Mayra: Das Besondere an meinem Laden ist für mich, dass er sehr persönlich ist und sich alles um Gefühle dreht. Es soll Freude bereiten, in meinen Laden reinzuschauen und reinzukommen. Ich suche jeden Artikel für meine Kundschaft selbst aus. Mit viel Hingabe und Liebe zum Detail.
Im Schuhsortiment habe ich eine Hauptmarke. Da stelle ich bei jedem Modell meine persönliche Kombination nach Farbe und Material zusammen. Die Schuhe werden in einer Fabrik in Spanien auf Bestellung hergestellt. Ich suche mir aus der jeweiligen Kollektion Modelle aus und diese werden dann in meiner eigenen Kombination, exklusiv nur für mein Geschäft, produziert. Es kommt immer wieder vor, dass ich meine Kundinnen vorinformiere, so dass ich speziell auf Ihre Wünsche eingehen kann und die Schuhe nach Ihrem persönlichen Geschmack anfertigen lasse. Es sind dann ganz spezielle Schuhe, die grosse Freude bereiten.
Es ist eine ständige Herausforderung auf «Made in Europe» zu setzen. Aber Nachhaltigkeit ist mir wichtig. Ich habe direkten Kontakt zu allen meinen Lieferanten und einen direkten Bezug. Mir ist es wichtig zu wissen, woher meine Artikel kommen. Ich arbeite mit Firmen, die nach Nachhaltigkeitskriterien arbeiten und zertifiziert sind. Bei den Schuhen bleibe ich bei spanischen Familienunternehmen. Neu kommt auch eine kleine spanische vegane Schuhmarke hinzu, auf die ich mich sehr freue.

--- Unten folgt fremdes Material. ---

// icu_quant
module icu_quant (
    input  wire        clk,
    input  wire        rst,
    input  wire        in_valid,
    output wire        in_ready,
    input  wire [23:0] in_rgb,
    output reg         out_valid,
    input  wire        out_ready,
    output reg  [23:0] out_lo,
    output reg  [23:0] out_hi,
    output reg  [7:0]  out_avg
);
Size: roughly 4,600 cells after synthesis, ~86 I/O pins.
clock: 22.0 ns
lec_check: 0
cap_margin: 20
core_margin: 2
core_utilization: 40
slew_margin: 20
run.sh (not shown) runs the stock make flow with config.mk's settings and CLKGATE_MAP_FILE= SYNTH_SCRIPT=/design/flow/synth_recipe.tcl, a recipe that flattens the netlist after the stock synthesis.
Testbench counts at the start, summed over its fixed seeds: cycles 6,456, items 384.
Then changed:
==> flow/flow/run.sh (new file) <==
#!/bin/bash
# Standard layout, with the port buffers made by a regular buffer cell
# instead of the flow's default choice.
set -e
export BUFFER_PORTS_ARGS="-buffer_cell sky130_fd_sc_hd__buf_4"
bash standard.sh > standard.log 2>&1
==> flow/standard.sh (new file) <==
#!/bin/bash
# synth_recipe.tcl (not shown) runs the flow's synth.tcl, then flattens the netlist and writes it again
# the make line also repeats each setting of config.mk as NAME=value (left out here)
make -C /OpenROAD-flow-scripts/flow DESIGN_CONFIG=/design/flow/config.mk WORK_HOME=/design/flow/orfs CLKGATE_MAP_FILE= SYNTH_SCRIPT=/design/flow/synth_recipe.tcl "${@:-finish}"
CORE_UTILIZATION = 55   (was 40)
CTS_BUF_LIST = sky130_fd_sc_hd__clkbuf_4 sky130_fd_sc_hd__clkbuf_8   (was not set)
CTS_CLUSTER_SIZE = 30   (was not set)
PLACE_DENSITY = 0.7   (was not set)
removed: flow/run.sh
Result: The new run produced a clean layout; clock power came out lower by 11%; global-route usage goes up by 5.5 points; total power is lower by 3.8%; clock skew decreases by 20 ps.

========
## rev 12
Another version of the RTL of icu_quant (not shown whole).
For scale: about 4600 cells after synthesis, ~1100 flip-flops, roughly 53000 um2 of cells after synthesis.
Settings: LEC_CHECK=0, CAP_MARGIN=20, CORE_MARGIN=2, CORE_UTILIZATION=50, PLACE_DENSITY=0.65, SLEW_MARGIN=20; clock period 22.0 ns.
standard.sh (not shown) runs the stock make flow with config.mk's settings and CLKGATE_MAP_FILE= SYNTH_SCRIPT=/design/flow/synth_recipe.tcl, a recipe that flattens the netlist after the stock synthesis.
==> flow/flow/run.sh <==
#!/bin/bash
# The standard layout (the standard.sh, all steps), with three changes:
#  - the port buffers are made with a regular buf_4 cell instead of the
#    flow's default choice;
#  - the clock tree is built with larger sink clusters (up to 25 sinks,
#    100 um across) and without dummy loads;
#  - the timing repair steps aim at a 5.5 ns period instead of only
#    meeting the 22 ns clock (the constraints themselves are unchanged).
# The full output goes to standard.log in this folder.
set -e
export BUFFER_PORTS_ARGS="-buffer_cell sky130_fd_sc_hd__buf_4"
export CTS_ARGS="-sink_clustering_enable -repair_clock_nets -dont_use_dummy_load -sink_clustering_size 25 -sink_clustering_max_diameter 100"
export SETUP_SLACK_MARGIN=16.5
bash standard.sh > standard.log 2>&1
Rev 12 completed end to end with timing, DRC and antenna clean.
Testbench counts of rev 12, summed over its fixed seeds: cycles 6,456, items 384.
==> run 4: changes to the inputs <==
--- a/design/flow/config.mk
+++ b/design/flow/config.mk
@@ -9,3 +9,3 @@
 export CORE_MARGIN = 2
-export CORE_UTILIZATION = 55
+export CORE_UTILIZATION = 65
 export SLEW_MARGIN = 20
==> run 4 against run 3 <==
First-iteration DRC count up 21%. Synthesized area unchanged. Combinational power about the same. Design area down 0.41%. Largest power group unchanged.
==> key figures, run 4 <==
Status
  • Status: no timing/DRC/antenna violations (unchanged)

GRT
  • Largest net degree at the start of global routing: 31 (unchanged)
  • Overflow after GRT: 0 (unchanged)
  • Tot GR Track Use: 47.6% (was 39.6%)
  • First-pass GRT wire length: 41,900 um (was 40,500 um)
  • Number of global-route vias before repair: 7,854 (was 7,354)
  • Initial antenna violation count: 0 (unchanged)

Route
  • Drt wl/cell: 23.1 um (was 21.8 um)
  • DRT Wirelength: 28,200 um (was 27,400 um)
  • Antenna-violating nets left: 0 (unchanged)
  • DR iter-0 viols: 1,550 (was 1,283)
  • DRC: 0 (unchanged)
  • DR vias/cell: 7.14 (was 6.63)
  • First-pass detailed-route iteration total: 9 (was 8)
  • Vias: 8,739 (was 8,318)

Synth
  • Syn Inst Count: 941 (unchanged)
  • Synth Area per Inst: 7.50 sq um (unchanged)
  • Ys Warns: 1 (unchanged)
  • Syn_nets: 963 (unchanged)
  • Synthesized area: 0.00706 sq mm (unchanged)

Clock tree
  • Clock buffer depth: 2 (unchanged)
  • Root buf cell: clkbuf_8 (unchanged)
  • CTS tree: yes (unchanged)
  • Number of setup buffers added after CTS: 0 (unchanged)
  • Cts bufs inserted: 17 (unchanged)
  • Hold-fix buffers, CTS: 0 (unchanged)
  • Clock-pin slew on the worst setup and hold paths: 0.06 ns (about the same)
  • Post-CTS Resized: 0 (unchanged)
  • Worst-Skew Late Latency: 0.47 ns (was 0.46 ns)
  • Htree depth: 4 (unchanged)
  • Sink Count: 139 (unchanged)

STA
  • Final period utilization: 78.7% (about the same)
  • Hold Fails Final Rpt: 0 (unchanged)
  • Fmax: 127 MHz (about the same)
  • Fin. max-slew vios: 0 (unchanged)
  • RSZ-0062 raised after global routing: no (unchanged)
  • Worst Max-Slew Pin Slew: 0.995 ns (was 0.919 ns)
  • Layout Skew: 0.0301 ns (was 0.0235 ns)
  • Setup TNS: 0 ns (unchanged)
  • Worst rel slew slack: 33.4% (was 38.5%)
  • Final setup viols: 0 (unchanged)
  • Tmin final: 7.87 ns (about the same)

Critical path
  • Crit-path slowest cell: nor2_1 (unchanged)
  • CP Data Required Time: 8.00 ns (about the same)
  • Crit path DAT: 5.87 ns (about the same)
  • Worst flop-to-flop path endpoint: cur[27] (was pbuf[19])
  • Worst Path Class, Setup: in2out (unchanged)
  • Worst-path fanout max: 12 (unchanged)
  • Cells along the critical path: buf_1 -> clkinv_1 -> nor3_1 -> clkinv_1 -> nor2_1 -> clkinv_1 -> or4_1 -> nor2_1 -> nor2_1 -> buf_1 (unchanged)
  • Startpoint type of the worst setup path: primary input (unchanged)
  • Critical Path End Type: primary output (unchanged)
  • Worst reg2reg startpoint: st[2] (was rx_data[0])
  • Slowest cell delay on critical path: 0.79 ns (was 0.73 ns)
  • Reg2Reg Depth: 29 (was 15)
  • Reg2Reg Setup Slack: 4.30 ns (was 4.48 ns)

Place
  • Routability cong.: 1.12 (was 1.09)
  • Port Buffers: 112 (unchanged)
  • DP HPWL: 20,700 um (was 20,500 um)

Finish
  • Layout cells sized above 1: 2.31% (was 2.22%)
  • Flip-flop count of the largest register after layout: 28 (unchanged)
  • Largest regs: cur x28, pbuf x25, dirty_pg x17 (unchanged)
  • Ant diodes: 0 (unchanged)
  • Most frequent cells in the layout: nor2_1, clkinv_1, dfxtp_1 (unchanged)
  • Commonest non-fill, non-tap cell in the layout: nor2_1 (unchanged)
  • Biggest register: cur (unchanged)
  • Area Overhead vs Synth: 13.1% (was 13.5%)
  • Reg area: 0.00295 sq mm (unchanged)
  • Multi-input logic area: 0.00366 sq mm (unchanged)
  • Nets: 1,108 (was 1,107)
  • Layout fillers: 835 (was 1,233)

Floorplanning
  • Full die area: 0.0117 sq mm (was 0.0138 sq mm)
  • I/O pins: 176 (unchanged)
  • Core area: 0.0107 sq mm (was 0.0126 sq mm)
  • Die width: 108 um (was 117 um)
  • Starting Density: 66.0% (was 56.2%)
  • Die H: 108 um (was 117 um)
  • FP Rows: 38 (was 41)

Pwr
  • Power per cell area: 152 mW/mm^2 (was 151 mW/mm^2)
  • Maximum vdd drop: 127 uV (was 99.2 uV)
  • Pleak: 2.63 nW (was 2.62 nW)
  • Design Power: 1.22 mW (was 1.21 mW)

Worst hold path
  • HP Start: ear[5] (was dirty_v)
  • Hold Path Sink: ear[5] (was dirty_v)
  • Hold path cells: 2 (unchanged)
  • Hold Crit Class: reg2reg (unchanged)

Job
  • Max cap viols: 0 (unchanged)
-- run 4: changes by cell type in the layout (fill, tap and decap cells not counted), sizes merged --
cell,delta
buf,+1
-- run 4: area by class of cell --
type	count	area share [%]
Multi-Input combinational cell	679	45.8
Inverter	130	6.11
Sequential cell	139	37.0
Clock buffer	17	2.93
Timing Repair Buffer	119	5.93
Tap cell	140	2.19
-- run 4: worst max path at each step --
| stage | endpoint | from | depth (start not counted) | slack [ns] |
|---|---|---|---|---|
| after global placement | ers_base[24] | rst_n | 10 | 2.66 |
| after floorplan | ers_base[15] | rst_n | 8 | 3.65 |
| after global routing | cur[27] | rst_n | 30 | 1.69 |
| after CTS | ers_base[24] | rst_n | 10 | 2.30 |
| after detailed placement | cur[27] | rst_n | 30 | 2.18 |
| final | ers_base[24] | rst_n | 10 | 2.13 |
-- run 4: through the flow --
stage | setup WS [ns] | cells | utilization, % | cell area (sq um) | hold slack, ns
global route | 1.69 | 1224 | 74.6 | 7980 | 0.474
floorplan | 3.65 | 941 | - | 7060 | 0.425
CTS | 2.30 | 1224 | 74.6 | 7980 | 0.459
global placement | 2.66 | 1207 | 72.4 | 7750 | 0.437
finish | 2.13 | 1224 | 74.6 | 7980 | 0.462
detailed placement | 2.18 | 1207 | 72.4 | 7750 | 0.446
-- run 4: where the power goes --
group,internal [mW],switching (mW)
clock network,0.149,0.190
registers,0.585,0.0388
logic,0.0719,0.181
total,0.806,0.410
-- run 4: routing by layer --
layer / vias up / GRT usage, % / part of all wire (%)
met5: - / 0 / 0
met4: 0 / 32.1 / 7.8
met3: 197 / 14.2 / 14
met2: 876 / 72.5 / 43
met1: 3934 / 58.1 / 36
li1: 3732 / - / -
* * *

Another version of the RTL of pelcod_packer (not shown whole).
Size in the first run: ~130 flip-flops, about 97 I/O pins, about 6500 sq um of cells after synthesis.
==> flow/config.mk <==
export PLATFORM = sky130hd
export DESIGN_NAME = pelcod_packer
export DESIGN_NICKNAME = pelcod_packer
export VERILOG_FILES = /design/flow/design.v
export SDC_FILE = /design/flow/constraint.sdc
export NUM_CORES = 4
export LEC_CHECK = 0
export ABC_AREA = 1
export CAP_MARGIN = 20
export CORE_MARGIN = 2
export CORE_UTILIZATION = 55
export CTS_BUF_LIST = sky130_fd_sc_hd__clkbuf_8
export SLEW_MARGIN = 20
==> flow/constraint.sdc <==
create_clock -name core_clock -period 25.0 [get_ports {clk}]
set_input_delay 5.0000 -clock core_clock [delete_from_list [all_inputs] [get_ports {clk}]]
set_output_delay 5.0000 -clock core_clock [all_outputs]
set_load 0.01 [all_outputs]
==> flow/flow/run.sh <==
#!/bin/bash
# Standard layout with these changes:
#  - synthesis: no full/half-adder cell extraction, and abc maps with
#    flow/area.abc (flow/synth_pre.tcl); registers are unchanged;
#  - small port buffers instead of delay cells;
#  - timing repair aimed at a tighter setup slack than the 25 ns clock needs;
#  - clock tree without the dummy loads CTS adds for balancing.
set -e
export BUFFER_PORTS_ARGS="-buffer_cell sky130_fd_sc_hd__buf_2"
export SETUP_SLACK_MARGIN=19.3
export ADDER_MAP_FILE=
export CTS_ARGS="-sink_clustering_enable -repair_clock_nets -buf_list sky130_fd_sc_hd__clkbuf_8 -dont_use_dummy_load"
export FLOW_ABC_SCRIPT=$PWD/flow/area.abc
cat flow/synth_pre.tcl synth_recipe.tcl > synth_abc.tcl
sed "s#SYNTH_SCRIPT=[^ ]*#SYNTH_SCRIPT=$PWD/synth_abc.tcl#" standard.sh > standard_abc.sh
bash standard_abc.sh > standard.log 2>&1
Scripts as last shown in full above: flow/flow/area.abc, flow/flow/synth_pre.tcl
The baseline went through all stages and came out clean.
Source: an optimization exercise on an open RTL-to-GDS flow (aim: small area). Production flows keep margins and buffers that such runs may drop.
Where RTL was checked, it was by simulation tests only, not by an equivalence proof against the original.
Power is estimated from default activity; no workload was simulated.

Design wspr_enc, start of the top module:
module wspr_enc (
  input  wire       clk,
  input  wire       rst,       
  input  wire       we,        
  input  wire [7:0] addr,      
  input  wire [7:0] wdata,
  output reg  [7:0] rdata      
);
For scale: roughly 2400 cells after synthesis, ~410 flip-flops, about 27 I/O pins, about 23000 um^2 of cells after synthesis.
export LEC_CHECK = 0
export ABC_AREA = 1
export CAP_MARGIN = 20
export CORE_MARGIN = 2
export CORE_UTILIZATION = 40
export GPL_TIMING_DRIVEN = 0
export PLACE_DENSITY = 0.6
export SLEW_MARGIN = 20
create_clock -name core_clock -period 25.0 [get_ports {clk}]
standard.sh (not shown) runs the stock make flow with config.mk's settings and CLKGATE_MAP_FILE= SYNTH_SCRIPT=/design/flow/synth_recipe.tcl, a recipe that flattens the netlist after the stock synthesis.
==> flow/flow/run.sh <==
#!/bin/bash
# Standard layout, with clock tree synthesis told not to add dummy loads.
set -e
export CTS_ARGS="-sink_clustering_enable -repair_clock_nets -buf_list sky130_fd_sc_hd__clkbuf_4 -sink_clustering_size 10 -sink_clustering_max_diameter 38 -dont_use_dummy_load"
bash standard.sh > standard.log 2>&1
Edit:
==> flow/flow/run.sh (replaced) <==
#!/bin/bash
set -e
export PRE_GLOBAL_PLACE_TCL="$(pwd)/flow/rmbuf.tcl"
export CTS_ARGS="-sink_clustering_enable -repair_clock_nets -buf_list sky130_fd_sc_hd__clkbuf_4 -sink_clustering_size 8 -sink_clustering_max_diameter 40 -dont_use_dummy_load"
bash standard.sh > standard.log 2>&1
==> flow/flow/rmbuf.tcl (new file) <==
# Before global placement: take out the buffers synthesis left in the netlist
# (the standard flow does this only in its timing-driven placement mode).
remove_buffers
After rerunning:
- The changed run went through all stages and came out clean
- die area stays the same
- routed wire length goes down by 5.4%
- cell area barely changes

old:
Another version of the RTL of wspr_enc (not shown whole).
For scale: roughly 420 flip-flops, roughly 27 I/O pins, about 24000 um^2 of cells after synthesis.
## wspr_enc
module wspr_enc (
  input  wire       clk,
  input  wire       rst,       
  input  wire       we,        
  input  wire [7:0] addr,      
  input  wire [7:0] wdata,
  output reg  [7:0] rdata      
);
make LEC_CHECK=0 ABC_AREA=1 CAP_MARGIN=20 CORE_MARGIN=2 CORE_UTILIZATION=40 CTS_BUF_LIST=sky130_fd_sc_hd__clkbuf_8 CTS_CLUSTER_DIAMETER=60 CTS_CLUSTER_SIZE=20 PLACE_DENSITY=0.6 SLEW_MARGIN=20 finish   # period 25.0 ns
run.sh (not shown) runs the stock make flow with config.mk's settings and CLKGATE_MAP_FILE= SYNTH_SCRIPT=/design/flow/synth_recipe.tcl, a recipe that flattens the netlist after the stock synthesis.
Stock flow here: none of the scripts above is used.
--- input diff old..new ---
- CTS_CLUSTER_SIZE: 20 -> unset
- CTS_BUF_LIST: sky130_fd_sc_hd__clkbuf_8 -> sky130_fd_sc_hd__clkbuf_4
- CTS_CLUSTER_DIAMETER: 60 -> unset
### Flow results
new did not stop at any stage, and its layout met the timing, design-rule and antenna checks.
Going from old to new, layout overhead on the synthesized area now sits higher, net switching power -16 uW, number of nets in the layout has increased, H-tree depth increased 1.
[compare] base=old new=new: worst path setup slack after routing up 0.042 ns, final standard cell count with taps included and fillers excluded up 128, via count of the first global-routing pass up 666.
Against old as the reference, new delivers a higher final non-filler cell area.
No run of this note included a check of the RTL's function; only the layout flow was run.

== job 101 ==
RTL: one of the versions met above, not the one the previous note started from.
Size: ~410 flip-flops, about 0.023 mm^2 of cells after synthesis.
Design wspr_enc, start of the top module:
module wspr_enc (
  input  wire       clk,
  input  wire       rst,       
  input  wire       we,        
  input  wire [7:0] addr,      
  input  wire [7:0] wdata,
  output reg  [7:0] rdata      
);
clock: 25.0 ns
lec_check: 0
abc_area: 1
cap_margin: 20
core_margin: 2
core_utilization: 65
gpl_timing_driven: 0
place_density: 0.75
slew_margin: 20
standard.sh (not shown) runs the stock make flow with config.mk's settings and CLKGATE_MAP_FILE= SYNTH_SCRIPT=/design/flow/synth_recipe.tcl, a recipe that flattens the netlist after the stock synthesis.
==> flow/flow/run.sh <==
#!/bin/bash
# Standard layout, with clock tree synthesis told not to add dummy loads.
set -e
export CTS_ARGS="-sink_clustering_enable -repair_clock_nets -buf_list sky130_fd_sc_hd__clkbuf_4 -sink_clustering_size 8 -sink_clustering_max_diameter 40 -dont_use_dummy_load"
bash standard.sh > standard.log 2>&1
--- input diff job 101..job 102 ---
- a change of CORE_UTILIZATION from 65 to 40
- a change of PLACE_DENSITY from 0.75 to 0.6
==> flow/flow/run.sh <==
#!/bin/bash
# Standard layout, with clock tree synthesis told not to add dummy loads.
set -e
export CTS_ARGS="-sink_clustering_enable -repair_clock_nets -buf_list sky130_fd_sc_hd__clkbuf_4 -sink_clustering_size 12 -sink_clustering_max_diameter 30 -dont_use_dummy_load"
bash standard.sh > standard.log 2>&1
--- outcome ---
Having completed the whole flow, job 102 delivered a layout that passed the timing, design-rule and antenna checks. Cell area after synthesis: job 102 vs job 101 identical. Combinational fraction of design power in job 102 is 1.3 points lower than in job 101. Setup slack: job 102 less than job 101. Cmp job 102 vs job 101: clock skew lower in job 102.
Changes in job 103 relative to job 102:
- PLACE_DENSITY changed from 0.6 to 0.7
- CORE_UTILIZATION changed from 40 to 55
==> flow/flow/run.sh <==
#!/bin/bash
# Standard layout, with clock tree synthesis told not to add dummy loads.
set -e
export CTS_ARGS="-sink_clustering_enable -repair_clock_nets -buf_list sky130_fd_sc_hd__clkbuf_4 -sink_clustering_size 8 -sink_clustering_max_diameter 40 -dont_use_dummy_load"
bash standard.sh > standard.log 2>&1
==> results.txt <==
Comparing clock buffer count in the final layout for job 103 and job 102, the smaller number came from job 103. Setup slack improves in job 103 relative to job 102. Going from job 102 to job 103, number of standard-cell rows in the floorplan shrank by more than 10%. Across both runs, clock group share of total power was lower for job 103 than for job 102. On job 103: routed wire length is about 2.7% lower than what job 102 gave. Note that the clock network power recorded for job 103 amounts to 0.895 times the value seen in job 102.
Relative to job 103, the following input files were edited for job 104:
- a change of PLACE_DENSITY from 0.7 to 0.6
- a change of CORE_UTILIZATION from 55 to 40
==> flow/flow/run.sh <==
#!/bin/bash
# Standard layout, with clock tree synthesis told not to add dummy loads.
set -e
export CTS_ARGS="-sink_clustering_enable -repair_clock_nets -buf_list {sky130_fd_sc_hd__clkbuf_2 sky130_fd_sc_hd__clkbuf_4 sky130_fd_sc_hd__clkbuf_8} -sink_clustering_size 8 -sink_clustering_max_diameter 40 -dont_use_dummy_load"
bash standard.sh > standard.log 2>&1
Findings:
Compared with job 103, job 104 shows internal portion of total power that has gone up by a little under 10%.
From job 104 to job 103, number of H-tree levels did not move at all.
[diff] worst hold slack after final layout, job 104 relative to job 103: regression
Job 104 does worse than job 103 on cell area.

== red ==
wspr_enc again, from the RTL that the note above started with.
make LEC_CHECK=0 ABC_AREA=1 CAP_MARGIN=20 CORE_MARGIN=2 CORE_UTILIZATION=40 CTS_BUF_LIST=sky130_fd_sc_hd__clkbuf_8 CTS_CLUSTER_DIAMETER=50 CTS_CLUSTER_SIZE=16 GPL_TIMING_DRIVEN=0 PLACE_DENSITY=0.6 SLEW_MARGIN=20 finish   # period 25.0 ns
run.sh (not shown) runs the stock make flow with config.mk's settings and CLKGATE_MAP_FILE= SYNTH_SCRIPT=/design/flow/synth_recipe.tcl, a recipe that flattens the netlist after the stock synthesis.
Stock flow here: none of the scripts above is used.
red ended with every stage complete and zero timing, DRC or antenna violations.
### red -> blue
Settings: CTS_CLUSTER_SIZE removed (was 16); CTS_CLUSTER_DIAMETER removed (was 50); CTS_BUF_LIST removed (was sky130_fd_sc_hd__clkbuf_8).
==> flow/flow/run.sh (new file) <==
#!/bin/bash
# Standard layout, with clock tree synthesis told not to add dummy loads.
set -e
export CTS_ARGS="-sink_clustering_enable -repair_clock_nets -buf_list sky130_fd_sc_hd__clkbuf_8 -sink_clustering_size 16 -sink_clustering_max_diameter 50 -dont_use_dummy_load"
bash standard.sh > standard.log 2>&1
==> flow/standard.sh (new file) <==
#!/bin/bash
# synth_recipe.tcl (not shown) runs the flow's synth.tcl, then flattens the netlist and writes it again
# the make line also repeats each setting of config.mk as NAME=value (left out here)
make -C /OpenROAD-flow-scripts/flow DESIGN_CONFIG=/design/flow/config.mk WORK_HOME=/design/flow/orfs CLKGATE_MAP_FILE= SYNTH_SCRIPT=/design/flow/synth_recipe.tcl "${@:-finish}"
removed: flow/run.sh
Reported for red and blue, area of all sequential standard cells turned out identical to the last digit.
Compared to red, the router laid down less metal wire for blue.
The via count reported for blue is smaller than that of red by about 0.54%.
blue against red: fraction of area in multi-input gates picked up an extra 0.55 points, final worst-path cycle share picked up an extra 0.48 points.
Filler cell count on blue is up relative to red.
Inputs modified between blue and green:
==> flow/flow/run.sh <==
#!/bin/bash
# Standard layout, with clock tree synthesis told not to add dummy loads.
set -e
export CTS_ARGS="-sink_clustering_enable -repair_clock_nets -buf_list sky130_fd_sc_hd__clkbuf_4 -sink_clustering_size 8 -sink_clustering_max_diameter 40 -dont_use_dummy_load"
bash standard.sh > standard.log 2>&1
## What came out
The critical path depth was comparable across green and blue. Non-filler instance count after layout grows slightly when moving from blue to green. green ends up with a number of vias in the routed layout that is 236 higher than in blue. Compared to blue, green has part of the power in combinational logic 0.3 points higher.

Setup of 02-16:
Another version of the RTL of wspr_enc (not shown whole).
Size: roughly 2400 cells after synthesis, ~420 flip-flops, ~27 I/O pins, roughly 0.023 mm^2 of cells after synthesis.
Settings: LEC_CHECK=0, ABC_AREA=1, CAP_MARGIN=20, CORE_MARGIN=2, CORE_UTILIZATION=40, CTS_BUF_LIST=sky130_fd_sc_hd__clkbuf_4, CTS_CLUSTER_DIAMETER=45, CTS_CLUSTER_SIZE=10, PLACE_DENSITY=0.6, SLEW_MARGIN=20; clock period 25.0 ns.
Stock flow here: none of the scripts above is used.
Input changes introduced in 02-21 (baseline for comparison: 02-16):
Settings: swapping 20 for 0 in CAP_MARGIN; swapping 20 for 0 in SLEW_MARGIN.
==> results.txt <==
On net count reported at finish, 02-16 and 02-21 are basically level. The fraction of layout instances using a drive strength above 1 on 02-21 is in line with that on 02-16. Delta (02-21 minus 02-16): setup slack of the critical path after layout moved down; first-pass GRT wire length level; leakage component of the power level; vias per cell level. Comparing 02-16 and 02-21, the lower number of non-clock buffers in the layout is on 02-21. Re critical-path maximum fanout: no difference whatsoever between 02-16 and 02-21. Between 02-21 and 02-16, the total power does not differ in any meaningful way. 02-21 and 02-16 ended up with roughly the same all-layer global routing usage. Final non-filler cell total: 02-21 vs 02-16 — no meaningful difference.

## static timing again, ports no longer ideal
No port has a modelled driver above. Below, the same layouts with a new extraction and two added sets of constraints.
Step 1 (the two cells are an assumption about what drives the block):
set clk [get_ports {clk}]
set_driving_cell -lib_cell sky130_fd_sc_hd__clkbuf_16 $clk
set_driving_cell -lib_cell sky130_fd_sc_hd__buf_2 [delete_from_list [all_inputs] $clk]
Step 2 times the ports against the registers' clock, not the clock port: input delays grow and output delays shrink by t, the midpoint of the rising clock arrivals with the driver on.
Three values: no drivers, after step 1, after step 2; two values: the first two.
run	t (ns)	setup WS [ns]	latest minus earliest clock arrival (ns)	slew at the worst register clock pin (ns)	cell pins on the clock port's net
the first run of note 1	0.871	15.293 / 15.325 / 14.454	0.091 / 0.091	0.11 / 0.11	1
the second run of note 1	0.886	15.625 / 15.626 / 14.740	0.129 / 0.130	0.11 / 0.11	1
old	0.728	15.936 / 15.936 / 15.422	0.051 / 0.051	0.12 / 0.12	1
new	0.932	15.979 / 15.979 / 15.359	0.072 / 0.073	0.08 / 0.08	1
job 101	0.869	15.926 / 15.951 / 15.082	0.153 / 0.153	0.10 / 0.10	1
job 102	0.888	15.364 / 15.396 / 14.508	0.127 / 0.126	0.11 / 0.11	1
job 103	0.885	15.931 / 15.969 / 15.084	0.097 / 0.097	0.10 / 0.10	1
job 104	0.686	15.146 / 15.181 / 14.494	0.085 / 0.085	0.07 / 0.07	1
red	0.717	15.291 / 15.319 / 14.602	0.046 / 0.046	0.11 / 0.11	1
blue	0.701	15.171 / 15.200 / 14.500	0.089 / 0.089	0.11 / 0.11	1
green	0.855	15.346 / 15.378 / 14.524	0.126 / 0.127	0.10 / 0.10	1
02-16	0.909	16.585 / 16.612 / 15.703	0.104 / 0.104	0.12 / 0.12	1
02-21	0.902	16.501 / 16.533 / 15.630	0.106 / 0.107	0.12 / 0.12	1
After both steps setup and hold are still met in every run listed. The setup slack of the second run of note 1, which loses most, moves by +0.001 ns with the drivers and by -0.885 ns with both steps.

Speziell sind die handgenähten Kleider. Lange bevor ich mich selbstständig gemacht habe, war ich selbst Kundin bei der Schneiderin, die die Kleider zusammen mit Ihrer Schwester anfertigt. Ich freue mich sehr, dass ich ihre einzigartigen Modelle in meinem Laden verkaufen kann und sie damit gleichzeitig unterstütze. Ich habe eine Bindung zu jedem Artikel, den ich verkaufe und kann mich damit identifizieren.
Auch die Einrichtung meines Geschäftes ist nachhaltig. Alle Regale und Kleiderständer sind handgemacht aus recycliertem Holz und aus Leitungsrohren. Ein guter Freund hat diese nach meinen eigenen Wünschen selbst designt und angefertigt. Die Elemente lassen sich bewegen und bieten mir die Kreativität und Freiheit, mein Geschäft mit viel Liebe immer wieder neu zu dekorieren.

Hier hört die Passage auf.